▸ WHAT YOU NEED TO DO
Which lines in the records below include the word "length"? Report each of them in full.

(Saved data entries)
--- START ---
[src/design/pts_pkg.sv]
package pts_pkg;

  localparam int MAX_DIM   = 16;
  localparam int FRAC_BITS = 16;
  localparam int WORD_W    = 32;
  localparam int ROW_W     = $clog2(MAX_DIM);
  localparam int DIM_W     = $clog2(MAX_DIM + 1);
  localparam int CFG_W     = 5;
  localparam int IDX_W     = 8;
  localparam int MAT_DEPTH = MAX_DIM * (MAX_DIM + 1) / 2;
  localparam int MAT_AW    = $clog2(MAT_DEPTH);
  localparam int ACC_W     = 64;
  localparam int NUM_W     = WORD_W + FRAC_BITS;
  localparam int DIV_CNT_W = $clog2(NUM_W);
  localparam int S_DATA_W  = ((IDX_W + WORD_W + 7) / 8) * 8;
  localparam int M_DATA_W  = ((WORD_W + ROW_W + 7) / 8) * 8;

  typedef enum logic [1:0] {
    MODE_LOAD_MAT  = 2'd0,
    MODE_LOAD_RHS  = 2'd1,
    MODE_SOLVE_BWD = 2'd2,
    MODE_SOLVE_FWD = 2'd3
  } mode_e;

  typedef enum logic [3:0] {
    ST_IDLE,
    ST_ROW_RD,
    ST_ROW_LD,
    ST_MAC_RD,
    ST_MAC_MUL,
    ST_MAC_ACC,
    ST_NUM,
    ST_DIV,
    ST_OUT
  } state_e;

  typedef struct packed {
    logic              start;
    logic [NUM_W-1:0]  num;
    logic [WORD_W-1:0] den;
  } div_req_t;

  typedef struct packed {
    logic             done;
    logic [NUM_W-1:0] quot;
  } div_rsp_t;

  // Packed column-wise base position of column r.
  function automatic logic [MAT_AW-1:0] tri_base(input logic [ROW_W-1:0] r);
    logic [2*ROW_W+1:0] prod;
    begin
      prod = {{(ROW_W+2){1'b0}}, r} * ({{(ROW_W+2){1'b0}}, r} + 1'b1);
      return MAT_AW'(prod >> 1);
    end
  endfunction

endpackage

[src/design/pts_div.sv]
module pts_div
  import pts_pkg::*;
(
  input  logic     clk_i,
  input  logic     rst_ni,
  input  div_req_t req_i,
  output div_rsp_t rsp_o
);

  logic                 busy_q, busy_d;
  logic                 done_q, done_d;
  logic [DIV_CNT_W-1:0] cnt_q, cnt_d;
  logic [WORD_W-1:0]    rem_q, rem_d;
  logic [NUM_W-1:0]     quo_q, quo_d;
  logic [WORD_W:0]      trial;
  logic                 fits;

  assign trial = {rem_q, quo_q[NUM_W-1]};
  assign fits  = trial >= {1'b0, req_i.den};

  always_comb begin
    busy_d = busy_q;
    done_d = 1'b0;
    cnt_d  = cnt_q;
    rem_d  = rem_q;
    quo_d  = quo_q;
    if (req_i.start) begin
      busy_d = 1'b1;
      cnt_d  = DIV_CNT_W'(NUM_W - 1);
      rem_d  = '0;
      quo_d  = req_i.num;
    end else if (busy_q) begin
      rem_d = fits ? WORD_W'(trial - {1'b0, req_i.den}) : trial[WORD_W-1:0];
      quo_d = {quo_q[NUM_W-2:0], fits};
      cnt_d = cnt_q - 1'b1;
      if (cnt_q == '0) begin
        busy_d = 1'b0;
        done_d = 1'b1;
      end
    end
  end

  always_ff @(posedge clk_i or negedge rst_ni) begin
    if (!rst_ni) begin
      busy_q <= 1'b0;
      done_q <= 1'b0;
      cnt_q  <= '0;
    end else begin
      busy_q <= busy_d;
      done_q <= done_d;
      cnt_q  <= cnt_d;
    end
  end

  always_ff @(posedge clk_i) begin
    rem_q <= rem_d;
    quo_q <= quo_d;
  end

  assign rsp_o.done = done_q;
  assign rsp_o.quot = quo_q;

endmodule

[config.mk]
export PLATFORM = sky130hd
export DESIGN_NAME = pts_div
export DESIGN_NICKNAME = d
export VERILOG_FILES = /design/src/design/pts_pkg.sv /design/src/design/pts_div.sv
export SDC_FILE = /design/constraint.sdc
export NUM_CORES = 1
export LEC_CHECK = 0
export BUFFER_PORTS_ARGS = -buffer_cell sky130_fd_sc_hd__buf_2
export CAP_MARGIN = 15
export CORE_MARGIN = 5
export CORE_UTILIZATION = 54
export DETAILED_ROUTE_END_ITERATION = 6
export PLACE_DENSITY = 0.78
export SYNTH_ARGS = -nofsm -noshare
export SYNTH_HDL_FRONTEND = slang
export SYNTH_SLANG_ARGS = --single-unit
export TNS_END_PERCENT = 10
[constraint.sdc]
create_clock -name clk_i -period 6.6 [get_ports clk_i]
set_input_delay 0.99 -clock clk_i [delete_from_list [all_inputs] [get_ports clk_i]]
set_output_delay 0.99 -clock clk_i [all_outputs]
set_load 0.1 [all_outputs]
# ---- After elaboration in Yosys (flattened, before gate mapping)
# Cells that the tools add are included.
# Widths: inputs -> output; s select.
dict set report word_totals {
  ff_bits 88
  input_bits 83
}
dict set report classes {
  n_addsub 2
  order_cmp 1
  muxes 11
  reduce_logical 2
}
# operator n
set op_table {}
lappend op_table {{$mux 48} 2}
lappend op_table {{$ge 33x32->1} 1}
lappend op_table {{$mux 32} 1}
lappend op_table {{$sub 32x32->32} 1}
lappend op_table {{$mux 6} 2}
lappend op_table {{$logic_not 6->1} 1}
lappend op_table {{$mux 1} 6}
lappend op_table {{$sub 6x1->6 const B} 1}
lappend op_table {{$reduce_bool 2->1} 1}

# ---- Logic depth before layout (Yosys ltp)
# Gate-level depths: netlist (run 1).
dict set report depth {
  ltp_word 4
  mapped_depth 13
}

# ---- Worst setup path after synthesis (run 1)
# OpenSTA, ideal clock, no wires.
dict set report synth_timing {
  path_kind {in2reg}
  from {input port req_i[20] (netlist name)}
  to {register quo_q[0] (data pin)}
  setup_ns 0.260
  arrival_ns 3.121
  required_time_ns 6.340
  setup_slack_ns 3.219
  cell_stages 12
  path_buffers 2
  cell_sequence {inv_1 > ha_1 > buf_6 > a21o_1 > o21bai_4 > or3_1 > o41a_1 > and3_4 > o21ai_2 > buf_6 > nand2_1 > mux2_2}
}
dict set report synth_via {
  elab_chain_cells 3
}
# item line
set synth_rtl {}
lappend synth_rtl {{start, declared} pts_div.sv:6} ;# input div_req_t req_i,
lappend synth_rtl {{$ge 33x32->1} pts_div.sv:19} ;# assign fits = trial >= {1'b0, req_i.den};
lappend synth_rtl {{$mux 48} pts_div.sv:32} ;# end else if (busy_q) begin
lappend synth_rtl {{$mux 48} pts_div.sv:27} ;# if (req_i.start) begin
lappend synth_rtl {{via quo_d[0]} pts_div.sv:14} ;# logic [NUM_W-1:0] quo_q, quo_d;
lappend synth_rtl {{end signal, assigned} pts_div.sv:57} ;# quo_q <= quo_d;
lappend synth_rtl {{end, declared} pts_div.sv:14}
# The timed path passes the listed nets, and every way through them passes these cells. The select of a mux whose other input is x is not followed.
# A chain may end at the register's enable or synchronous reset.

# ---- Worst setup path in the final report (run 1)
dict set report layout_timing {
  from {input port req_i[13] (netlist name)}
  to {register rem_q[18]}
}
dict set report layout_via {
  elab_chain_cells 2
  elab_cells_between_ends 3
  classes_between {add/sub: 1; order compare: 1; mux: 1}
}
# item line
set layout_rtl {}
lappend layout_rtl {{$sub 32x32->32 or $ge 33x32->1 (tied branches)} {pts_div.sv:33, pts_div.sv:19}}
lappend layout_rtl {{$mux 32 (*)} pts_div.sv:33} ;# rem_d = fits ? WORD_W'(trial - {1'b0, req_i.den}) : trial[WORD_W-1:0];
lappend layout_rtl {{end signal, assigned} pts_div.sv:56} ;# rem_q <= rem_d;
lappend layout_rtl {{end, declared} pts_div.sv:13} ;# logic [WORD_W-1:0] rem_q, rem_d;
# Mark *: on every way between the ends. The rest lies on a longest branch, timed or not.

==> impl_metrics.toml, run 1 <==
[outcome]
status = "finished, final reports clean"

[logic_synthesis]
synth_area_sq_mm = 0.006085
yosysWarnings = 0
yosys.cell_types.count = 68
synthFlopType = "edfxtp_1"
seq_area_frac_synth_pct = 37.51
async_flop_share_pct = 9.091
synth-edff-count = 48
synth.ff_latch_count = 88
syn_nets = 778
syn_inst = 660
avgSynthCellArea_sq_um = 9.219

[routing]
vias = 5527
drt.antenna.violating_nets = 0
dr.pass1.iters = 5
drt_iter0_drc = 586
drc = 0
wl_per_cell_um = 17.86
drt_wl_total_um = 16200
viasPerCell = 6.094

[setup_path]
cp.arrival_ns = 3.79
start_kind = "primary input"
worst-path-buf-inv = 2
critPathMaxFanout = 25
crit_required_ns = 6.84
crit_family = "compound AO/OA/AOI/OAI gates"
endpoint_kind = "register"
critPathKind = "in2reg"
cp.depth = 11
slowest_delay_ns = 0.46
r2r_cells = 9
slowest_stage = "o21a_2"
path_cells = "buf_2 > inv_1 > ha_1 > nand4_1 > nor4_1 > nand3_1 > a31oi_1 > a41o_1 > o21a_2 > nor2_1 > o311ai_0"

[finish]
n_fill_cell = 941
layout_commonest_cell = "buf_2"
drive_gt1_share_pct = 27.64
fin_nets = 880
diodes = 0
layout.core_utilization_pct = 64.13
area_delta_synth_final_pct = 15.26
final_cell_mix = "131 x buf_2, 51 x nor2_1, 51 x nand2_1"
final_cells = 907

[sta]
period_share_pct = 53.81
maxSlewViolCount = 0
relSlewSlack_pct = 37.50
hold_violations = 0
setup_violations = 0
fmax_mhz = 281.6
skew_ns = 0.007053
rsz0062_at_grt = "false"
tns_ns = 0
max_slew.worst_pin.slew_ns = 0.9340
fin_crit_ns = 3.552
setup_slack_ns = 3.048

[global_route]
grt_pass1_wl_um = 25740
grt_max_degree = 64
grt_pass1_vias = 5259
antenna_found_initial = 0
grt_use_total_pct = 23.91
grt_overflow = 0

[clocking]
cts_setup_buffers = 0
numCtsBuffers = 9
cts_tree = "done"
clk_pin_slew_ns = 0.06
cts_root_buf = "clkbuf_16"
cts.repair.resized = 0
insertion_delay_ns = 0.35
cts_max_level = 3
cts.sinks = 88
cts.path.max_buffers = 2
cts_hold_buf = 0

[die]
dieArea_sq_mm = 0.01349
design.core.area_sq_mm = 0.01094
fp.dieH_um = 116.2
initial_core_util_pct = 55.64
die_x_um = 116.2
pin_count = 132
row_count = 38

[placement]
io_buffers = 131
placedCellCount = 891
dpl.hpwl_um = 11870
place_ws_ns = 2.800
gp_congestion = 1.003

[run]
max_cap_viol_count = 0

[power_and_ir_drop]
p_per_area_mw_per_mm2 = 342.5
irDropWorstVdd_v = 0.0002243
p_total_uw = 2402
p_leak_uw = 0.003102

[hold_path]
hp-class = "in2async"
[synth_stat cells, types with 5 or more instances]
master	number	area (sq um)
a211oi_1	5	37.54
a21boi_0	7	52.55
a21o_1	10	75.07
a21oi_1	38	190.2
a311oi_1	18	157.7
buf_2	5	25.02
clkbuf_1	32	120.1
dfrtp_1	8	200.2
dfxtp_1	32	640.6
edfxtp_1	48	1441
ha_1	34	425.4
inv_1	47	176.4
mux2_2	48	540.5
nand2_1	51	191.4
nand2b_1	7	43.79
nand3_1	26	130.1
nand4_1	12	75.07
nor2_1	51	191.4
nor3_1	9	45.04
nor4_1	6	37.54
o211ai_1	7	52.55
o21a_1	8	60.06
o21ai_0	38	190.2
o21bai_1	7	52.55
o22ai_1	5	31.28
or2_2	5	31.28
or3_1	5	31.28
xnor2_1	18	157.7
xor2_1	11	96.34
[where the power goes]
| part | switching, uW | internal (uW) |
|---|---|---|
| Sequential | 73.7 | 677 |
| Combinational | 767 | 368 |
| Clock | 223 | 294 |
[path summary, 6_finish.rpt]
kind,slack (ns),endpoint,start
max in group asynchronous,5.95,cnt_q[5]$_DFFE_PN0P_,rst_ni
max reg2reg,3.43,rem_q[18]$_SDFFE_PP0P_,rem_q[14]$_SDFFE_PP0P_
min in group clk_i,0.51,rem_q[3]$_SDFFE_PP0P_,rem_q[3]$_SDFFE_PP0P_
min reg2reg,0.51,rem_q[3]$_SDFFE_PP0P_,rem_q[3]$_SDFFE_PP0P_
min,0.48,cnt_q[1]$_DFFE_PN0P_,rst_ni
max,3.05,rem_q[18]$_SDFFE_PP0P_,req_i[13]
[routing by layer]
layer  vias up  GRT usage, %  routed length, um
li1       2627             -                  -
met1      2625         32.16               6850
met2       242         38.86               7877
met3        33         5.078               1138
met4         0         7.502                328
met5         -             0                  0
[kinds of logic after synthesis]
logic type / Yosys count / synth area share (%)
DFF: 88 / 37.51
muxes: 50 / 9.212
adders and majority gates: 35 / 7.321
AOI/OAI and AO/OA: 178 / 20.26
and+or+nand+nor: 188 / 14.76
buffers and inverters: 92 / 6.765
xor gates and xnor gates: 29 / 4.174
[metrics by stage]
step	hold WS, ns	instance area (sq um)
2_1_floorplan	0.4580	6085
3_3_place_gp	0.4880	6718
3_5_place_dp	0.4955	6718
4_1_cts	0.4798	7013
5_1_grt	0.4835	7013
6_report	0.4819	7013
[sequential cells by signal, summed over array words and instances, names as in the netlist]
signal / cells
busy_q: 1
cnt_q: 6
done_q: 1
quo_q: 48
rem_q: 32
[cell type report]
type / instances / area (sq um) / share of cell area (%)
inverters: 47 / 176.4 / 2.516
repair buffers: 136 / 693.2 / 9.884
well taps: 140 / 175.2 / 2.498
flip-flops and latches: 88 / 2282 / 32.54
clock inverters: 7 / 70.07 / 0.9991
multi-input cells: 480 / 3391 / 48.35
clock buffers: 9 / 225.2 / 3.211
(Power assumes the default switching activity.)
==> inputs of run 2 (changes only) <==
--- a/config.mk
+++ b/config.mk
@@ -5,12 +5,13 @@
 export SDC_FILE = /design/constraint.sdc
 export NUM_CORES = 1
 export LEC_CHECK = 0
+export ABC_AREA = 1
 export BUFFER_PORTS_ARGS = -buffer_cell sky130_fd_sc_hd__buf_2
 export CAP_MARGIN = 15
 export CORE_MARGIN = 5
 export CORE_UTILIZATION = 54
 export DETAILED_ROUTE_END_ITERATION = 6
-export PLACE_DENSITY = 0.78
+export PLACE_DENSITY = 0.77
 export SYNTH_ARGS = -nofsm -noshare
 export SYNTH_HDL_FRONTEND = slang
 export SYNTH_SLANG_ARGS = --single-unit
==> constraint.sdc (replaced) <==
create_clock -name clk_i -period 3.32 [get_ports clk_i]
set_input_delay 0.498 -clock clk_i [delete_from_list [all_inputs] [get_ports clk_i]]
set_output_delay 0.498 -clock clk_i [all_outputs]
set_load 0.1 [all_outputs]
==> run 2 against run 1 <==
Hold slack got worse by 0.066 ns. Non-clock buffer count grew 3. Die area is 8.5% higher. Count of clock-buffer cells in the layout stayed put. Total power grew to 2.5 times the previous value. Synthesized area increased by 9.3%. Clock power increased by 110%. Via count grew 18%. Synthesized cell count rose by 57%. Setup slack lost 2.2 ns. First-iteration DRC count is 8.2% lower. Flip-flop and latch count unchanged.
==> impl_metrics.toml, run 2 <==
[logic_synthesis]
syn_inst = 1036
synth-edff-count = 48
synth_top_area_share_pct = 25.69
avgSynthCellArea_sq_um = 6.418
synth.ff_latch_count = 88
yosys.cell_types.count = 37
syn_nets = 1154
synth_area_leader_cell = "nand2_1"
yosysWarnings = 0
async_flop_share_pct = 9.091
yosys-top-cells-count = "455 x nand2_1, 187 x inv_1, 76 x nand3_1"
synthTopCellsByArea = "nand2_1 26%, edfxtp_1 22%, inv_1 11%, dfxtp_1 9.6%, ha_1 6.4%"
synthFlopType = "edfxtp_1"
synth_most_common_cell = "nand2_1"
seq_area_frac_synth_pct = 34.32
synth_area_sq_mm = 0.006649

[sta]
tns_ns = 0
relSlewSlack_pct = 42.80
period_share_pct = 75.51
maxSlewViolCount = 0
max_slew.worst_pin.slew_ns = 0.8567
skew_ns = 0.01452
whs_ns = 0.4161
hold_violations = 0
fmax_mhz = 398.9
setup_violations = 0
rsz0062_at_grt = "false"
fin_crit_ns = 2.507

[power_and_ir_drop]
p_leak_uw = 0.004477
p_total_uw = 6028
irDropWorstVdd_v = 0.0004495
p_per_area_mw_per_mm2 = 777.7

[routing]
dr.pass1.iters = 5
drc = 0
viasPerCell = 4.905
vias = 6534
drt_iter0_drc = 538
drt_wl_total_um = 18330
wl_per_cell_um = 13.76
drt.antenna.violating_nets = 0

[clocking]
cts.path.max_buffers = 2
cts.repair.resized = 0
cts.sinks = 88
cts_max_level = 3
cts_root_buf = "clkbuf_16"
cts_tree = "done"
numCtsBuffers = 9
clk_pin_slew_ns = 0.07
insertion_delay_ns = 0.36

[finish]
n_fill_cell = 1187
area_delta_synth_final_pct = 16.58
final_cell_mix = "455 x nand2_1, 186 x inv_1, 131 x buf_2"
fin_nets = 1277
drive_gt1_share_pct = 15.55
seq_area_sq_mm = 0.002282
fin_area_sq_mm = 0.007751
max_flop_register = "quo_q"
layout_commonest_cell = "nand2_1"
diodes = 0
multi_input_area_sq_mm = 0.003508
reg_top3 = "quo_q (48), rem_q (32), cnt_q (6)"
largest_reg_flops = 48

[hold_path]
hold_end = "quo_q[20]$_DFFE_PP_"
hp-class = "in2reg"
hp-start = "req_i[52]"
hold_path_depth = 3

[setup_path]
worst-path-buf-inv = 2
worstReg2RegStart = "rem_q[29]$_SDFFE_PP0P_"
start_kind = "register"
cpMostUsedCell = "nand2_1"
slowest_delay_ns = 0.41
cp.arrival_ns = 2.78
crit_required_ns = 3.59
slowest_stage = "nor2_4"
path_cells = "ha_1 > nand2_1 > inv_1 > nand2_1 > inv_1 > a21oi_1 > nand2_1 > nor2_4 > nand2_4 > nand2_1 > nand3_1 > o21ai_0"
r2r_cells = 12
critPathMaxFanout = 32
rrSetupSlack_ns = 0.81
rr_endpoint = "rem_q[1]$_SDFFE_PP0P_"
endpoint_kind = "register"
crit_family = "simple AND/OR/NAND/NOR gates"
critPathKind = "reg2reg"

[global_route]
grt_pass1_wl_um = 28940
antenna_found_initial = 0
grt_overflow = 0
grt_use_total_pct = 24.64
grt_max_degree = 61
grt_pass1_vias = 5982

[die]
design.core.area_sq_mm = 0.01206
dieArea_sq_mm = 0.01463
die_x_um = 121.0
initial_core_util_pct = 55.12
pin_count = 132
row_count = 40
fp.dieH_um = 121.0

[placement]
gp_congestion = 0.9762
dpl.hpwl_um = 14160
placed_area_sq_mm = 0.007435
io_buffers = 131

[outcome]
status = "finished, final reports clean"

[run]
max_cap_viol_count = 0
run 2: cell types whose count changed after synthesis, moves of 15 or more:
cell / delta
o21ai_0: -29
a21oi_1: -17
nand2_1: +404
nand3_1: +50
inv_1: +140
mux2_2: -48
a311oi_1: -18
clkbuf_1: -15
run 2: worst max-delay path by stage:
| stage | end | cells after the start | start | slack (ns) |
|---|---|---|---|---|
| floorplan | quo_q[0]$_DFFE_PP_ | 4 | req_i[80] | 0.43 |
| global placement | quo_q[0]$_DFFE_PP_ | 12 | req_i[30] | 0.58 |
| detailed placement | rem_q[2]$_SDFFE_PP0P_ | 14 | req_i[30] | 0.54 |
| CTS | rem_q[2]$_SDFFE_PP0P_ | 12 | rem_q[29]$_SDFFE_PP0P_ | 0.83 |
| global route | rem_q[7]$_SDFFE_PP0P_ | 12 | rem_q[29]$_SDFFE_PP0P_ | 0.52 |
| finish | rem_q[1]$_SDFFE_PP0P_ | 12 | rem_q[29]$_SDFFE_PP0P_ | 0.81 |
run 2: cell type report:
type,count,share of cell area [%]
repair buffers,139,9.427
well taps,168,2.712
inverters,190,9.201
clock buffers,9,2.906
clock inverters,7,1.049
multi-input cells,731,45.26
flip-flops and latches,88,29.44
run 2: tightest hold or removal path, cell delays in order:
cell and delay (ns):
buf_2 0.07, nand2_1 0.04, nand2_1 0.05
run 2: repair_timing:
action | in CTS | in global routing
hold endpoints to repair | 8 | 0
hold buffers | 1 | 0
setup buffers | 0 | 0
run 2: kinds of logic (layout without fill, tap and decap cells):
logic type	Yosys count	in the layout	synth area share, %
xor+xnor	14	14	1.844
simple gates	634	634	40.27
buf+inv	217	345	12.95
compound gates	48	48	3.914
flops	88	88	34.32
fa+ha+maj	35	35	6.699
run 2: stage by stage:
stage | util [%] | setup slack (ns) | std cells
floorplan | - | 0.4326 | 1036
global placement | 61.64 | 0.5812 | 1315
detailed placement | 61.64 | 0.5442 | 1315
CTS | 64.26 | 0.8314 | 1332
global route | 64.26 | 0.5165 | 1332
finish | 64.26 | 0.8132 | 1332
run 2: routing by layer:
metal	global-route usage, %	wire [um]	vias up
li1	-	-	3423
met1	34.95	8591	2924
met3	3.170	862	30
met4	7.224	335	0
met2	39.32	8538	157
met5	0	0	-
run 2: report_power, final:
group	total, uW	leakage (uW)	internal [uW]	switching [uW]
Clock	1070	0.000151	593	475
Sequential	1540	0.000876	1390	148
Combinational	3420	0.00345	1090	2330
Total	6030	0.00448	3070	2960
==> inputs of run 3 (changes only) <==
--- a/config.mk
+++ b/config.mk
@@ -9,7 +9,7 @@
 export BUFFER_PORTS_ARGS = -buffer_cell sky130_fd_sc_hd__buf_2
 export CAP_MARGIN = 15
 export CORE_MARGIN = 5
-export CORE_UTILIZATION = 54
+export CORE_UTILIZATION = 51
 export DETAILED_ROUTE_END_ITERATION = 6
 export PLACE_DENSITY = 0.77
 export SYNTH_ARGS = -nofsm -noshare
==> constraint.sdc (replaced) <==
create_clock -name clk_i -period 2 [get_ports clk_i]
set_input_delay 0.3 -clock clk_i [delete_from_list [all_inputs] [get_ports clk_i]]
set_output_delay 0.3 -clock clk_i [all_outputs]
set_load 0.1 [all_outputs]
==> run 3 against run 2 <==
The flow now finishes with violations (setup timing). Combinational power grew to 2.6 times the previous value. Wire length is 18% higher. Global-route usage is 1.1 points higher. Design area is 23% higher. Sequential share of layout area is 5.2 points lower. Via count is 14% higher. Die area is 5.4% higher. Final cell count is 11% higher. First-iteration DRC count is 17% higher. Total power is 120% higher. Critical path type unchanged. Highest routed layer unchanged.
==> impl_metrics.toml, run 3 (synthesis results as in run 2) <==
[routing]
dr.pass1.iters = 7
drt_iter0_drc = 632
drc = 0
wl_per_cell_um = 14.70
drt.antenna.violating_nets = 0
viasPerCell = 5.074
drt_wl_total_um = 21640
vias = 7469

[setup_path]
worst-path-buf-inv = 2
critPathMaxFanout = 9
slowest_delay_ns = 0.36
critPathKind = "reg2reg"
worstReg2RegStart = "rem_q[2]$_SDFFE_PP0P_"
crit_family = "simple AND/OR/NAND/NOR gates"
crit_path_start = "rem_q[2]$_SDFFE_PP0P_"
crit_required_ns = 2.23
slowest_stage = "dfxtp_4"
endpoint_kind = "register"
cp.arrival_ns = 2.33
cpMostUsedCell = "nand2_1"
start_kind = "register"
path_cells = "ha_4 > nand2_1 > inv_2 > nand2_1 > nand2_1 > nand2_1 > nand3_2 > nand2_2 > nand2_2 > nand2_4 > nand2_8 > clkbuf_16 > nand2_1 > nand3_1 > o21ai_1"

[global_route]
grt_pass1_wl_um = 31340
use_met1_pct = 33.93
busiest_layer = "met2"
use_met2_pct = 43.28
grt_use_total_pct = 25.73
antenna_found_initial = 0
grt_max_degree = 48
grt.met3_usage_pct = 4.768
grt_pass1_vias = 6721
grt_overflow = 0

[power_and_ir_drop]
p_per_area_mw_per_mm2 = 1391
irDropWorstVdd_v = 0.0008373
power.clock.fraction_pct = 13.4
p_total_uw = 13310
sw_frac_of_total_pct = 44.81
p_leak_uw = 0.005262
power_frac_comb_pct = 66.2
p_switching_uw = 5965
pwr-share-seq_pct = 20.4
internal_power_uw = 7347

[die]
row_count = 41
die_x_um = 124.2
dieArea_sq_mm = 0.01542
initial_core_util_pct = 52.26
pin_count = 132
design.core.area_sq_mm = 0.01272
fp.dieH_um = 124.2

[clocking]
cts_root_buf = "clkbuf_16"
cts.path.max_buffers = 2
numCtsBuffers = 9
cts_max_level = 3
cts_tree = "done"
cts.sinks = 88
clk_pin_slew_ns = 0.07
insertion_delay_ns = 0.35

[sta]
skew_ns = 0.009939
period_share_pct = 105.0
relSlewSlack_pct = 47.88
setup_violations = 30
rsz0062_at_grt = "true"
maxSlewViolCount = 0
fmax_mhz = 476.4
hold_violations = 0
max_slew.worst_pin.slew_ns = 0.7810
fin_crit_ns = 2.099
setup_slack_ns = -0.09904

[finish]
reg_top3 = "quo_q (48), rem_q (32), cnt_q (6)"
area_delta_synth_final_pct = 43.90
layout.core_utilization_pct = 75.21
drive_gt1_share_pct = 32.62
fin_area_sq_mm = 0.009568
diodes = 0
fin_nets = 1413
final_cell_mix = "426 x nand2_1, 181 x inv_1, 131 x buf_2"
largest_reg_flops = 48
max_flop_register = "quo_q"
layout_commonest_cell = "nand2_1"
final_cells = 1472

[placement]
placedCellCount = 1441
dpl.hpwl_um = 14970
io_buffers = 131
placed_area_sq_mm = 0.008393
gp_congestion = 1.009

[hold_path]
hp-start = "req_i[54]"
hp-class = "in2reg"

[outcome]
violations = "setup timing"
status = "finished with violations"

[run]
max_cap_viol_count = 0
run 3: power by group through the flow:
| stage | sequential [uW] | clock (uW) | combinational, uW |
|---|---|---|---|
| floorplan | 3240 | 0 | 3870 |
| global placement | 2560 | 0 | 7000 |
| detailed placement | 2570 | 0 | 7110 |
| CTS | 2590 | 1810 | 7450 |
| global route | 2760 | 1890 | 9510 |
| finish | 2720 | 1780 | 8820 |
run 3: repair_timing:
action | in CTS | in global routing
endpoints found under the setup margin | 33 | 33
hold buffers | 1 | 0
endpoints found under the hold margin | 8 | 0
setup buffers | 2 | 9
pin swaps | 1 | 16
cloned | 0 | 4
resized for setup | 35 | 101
--- END ---
▸ SOLUTION FOR THIS EXERCISE
layer  vias up  GRT usage, %  routed length, um
The flow now finishes with violations (setup timing). Combinational power grew to 2.6 times the previous value. Wire length is 18% higher. Global-route usage is 1.1 points higher. Design area is 23% higher. Sequential share of layout area is 5.2 points lower. Via count is 14% higher. Die area is 5.4% higher. Final cell count is 11% higher. First-iteration DRC count is 17% higher. Total power is 120% higher. Critical path type unchanged. Highest routed layer unchanged.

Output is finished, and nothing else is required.